- _Your objective_: Using the data below, return the stretch from the line that contains "share at 0%" through the line that contains "cap viols at 0", both included, exactly as it stands and nothing beyond it.

***

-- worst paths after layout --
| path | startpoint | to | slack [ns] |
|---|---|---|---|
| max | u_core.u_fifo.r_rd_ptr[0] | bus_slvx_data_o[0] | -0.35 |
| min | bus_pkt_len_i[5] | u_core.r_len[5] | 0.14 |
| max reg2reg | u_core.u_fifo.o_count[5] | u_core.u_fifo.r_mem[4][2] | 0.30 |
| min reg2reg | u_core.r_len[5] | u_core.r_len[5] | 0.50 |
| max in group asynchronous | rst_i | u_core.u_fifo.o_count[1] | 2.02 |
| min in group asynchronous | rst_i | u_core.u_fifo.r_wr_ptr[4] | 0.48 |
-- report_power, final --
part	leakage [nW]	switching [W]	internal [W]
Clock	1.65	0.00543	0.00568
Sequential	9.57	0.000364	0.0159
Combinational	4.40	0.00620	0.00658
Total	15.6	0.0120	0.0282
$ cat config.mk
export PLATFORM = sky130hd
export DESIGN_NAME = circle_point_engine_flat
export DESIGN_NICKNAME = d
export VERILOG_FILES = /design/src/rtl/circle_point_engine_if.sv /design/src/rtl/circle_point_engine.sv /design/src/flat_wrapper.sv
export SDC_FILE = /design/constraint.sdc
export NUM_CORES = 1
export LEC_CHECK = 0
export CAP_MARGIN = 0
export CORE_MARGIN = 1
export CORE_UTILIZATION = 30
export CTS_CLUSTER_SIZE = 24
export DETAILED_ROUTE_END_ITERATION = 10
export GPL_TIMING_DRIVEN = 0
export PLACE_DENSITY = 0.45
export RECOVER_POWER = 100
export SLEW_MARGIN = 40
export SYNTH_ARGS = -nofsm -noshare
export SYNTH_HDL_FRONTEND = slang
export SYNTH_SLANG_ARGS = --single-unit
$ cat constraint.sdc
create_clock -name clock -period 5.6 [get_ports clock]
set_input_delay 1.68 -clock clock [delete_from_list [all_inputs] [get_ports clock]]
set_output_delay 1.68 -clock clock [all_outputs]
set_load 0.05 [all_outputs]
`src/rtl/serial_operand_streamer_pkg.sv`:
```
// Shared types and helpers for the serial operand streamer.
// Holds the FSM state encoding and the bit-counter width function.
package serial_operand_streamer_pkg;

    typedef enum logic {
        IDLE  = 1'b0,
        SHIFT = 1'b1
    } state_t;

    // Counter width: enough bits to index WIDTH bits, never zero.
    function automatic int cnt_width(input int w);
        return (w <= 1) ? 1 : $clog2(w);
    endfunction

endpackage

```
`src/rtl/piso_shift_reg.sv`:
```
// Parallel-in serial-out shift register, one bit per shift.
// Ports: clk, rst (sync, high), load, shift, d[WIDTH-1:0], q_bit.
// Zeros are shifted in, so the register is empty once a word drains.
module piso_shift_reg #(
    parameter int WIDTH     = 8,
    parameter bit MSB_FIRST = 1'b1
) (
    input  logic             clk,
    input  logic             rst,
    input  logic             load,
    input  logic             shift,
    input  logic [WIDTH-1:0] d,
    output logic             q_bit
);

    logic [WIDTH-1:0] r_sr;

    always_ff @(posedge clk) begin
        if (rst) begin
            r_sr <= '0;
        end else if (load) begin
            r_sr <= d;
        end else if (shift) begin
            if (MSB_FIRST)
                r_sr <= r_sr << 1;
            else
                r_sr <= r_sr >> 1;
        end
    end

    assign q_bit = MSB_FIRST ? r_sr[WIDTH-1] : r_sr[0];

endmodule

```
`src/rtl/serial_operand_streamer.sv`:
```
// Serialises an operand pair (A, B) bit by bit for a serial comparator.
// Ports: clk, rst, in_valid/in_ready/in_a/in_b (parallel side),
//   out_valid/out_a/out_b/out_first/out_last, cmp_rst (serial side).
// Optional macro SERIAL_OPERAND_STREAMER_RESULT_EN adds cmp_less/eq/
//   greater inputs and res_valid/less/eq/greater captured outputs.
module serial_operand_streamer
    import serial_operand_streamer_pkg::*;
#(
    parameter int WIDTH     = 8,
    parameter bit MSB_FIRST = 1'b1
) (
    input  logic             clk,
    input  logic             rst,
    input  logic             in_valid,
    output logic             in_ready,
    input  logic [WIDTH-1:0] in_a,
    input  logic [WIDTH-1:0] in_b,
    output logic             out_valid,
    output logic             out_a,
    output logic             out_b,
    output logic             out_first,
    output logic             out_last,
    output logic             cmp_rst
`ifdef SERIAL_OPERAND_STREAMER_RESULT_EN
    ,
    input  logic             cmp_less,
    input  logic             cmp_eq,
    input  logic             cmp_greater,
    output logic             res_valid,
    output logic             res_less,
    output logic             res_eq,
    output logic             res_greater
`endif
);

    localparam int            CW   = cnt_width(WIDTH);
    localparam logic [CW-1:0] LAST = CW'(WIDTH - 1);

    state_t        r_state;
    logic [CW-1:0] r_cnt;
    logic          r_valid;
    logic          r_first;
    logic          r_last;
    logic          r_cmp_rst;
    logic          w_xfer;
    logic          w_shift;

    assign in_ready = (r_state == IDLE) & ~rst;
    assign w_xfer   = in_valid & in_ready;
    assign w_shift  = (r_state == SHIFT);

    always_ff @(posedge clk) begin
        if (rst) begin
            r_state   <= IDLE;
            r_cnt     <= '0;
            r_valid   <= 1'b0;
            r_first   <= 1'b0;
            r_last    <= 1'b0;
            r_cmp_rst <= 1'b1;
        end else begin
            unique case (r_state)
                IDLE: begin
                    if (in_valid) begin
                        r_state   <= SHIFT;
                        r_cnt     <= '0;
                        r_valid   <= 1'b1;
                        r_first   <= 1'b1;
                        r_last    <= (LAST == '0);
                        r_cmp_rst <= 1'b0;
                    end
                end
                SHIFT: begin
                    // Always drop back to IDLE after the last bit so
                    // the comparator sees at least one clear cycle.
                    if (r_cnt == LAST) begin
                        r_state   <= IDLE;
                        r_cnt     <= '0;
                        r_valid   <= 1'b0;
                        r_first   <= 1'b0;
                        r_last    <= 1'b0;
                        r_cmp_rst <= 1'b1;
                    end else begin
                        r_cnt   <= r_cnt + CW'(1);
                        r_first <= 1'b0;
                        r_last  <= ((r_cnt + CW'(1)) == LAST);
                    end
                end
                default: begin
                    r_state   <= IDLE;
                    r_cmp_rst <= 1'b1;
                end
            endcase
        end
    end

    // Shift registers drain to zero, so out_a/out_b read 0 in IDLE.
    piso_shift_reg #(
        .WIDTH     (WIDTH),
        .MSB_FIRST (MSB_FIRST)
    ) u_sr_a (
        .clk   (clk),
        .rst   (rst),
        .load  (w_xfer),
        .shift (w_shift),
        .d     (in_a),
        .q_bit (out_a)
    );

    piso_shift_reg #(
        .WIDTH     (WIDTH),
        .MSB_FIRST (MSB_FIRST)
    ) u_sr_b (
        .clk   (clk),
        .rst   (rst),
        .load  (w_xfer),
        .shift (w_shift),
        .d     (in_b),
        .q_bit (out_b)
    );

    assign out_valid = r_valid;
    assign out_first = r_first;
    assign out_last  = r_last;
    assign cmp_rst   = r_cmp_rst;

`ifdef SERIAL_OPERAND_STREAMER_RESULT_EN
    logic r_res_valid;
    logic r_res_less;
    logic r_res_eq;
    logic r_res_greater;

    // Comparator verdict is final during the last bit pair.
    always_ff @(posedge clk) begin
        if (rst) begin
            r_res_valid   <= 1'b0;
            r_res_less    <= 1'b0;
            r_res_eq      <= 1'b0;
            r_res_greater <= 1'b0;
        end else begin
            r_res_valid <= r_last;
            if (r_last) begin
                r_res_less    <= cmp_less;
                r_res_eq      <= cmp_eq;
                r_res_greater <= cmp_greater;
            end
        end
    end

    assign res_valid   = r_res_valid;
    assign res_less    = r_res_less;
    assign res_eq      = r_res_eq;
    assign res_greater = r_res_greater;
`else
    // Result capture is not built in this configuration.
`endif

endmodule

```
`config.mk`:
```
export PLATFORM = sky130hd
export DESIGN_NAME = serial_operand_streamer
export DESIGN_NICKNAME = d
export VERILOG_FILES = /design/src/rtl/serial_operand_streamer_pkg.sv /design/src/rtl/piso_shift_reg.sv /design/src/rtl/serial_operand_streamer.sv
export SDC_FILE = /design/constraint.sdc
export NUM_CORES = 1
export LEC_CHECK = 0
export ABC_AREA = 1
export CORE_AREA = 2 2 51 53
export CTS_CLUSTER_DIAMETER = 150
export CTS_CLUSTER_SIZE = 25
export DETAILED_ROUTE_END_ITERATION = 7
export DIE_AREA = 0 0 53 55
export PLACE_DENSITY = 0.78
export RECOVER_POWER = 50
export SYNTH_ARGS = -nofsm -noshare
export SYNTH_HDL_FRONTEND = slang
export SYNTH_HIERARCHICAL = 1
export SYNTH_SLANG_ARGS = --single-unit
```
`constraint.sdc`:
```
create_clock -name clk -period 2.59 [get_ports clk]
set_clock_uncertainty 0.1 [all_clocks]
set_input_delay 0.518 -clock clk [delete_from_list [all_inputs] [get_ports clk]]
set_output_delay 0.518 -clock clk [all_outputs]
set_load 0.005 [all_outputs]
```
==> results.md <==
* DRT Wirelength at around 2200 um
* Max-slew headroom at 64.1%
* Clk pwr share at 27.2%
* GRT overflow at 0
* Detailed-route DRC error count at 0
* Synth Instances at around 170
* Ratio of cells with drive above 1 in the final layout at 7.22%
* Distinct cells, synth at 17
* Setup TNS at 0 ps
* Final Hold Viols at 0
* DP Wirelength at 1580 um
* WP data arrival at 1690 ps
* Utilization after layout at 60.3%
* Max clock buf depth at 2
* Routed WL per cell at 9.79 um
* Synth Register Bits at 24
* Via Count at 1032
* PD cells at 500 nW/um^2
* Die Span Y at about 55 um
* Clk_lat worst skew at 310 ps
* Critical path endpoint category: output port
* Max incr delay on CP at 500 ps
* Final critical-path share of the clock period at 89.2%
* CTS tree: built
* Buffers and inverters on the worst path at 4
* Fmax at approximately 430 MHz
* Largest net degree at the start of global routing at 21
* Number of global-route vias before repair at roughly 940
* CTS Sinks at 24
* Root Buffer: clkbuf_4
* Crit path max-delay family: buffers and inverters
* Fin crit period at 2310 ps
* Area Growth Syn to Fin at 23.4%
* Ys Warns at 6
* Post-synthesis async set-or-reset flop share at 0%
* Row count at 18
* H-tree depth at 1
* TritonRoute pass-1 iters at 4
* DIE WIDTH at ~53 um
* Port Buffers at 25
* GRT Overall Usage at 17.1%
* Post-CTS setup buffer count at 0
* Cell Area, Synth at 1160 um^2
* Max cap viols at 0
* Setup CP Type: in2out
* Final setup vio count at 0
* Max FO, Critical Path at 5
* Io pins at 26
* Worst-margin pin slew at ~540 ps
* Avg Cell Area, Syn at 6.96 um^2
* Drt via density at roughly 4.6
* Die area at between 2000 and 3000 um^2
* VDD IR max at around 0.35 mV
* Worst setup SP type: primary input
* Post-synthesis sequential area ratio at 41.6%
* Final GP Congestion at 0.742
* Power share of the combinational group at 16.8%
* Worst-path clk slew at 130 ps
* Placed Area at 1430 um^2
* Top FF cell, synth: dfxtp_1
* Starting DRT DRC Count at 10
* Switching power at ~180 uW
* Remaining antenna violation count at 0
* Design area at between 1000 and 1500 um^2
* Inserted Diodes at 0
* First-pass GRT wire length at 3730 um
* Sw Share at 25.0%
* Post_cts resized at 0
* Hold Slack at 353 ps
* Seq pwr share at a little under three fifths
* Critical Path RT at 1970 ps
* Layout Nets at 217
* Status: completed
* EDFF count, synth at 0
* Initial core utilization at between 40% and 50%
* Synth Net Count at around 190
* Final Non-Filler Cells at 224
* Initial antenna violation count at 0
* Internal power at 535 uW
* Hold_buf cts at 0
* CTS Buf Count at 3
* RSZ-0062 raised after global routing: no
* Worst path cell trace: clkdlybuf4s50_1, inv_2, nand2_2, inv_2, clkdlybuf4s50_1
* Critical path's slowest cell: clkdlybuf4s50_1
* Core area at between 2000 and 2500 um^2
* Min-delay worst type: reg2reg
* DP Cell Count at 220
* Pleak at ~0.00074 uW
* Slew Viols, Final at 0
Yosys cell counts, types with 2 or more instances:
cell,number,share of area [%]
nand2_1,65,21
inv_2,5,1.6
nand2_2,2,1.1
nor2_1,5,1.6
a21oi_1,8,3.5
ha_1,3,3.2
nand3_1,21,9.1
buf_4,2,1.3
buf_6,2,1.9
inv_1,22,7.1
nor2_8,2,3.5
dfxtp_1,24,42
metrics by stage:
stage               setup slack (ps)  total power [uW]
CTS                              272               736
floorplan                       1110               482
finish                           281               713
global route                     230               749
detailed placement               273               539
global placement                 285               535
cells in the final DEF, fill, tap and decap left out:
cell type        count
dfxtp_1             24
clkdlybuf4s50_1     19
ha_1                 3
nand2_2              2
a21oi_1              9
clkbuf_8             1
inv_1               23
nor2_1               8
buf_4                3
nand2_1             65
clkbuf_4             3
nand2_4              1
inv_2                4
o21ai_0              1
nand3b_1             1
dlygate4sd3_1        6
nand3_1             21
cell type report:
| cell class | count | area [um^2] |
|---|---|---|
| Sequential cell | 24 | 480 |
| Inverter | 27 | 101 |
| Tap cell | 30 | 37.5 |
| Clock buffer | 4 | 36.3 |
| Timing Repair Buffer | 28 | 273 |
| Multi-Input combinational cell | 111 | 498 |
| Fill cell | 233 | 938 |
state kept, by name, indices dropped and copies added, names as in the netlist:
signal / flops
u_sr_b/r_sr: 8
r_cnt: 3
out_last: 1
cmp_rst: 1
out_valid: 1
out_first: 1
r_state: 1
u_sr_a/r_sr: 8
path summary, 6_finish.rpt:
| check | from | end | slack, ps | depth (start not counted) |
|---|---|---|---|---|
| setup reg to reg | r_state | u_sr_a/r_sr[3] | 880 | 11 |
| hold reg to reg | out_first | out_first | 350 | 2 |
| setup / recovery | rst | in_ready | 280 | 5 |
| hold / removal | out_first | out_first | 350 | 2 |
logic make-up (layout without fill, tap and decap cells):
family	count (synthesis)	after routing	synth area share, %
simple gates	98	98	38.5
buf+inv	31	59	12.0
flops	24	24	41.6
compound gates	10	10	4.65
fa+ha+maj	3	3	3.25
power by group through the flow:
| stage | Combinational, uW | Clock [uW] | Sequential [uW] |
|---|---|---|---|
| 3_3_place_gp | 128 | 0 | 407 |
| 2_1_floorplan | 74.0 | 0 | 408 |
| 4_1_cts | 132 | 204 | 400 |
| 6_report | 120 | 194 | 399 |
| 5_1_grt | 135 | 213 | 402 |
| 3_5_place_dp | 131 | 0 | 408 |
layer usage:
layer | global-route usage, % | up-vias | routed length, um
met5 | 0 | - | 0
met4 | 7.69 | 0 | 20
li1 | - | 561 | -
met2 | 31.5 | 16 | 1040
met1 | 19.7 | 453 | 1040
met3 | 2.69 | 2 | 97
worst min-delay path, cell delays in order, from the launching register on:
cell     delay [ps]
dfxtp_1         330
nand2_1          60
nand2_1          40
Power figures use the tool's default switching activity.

***

- _The completed task_:
* Post-synthesis async set-or-reset flop share at 0%
* Row count at 18
* H-tree depth at 1
* TritonRoute pass-1 iters at 4
* DIE WIDTH at ~53 um
* Port Buffers at 25
* GRT Overall Usage at 17.1%
* Post-CTS setup buffer count at 0
* Cell Area, Synth at 1160 um^2
* Max cap viols at 0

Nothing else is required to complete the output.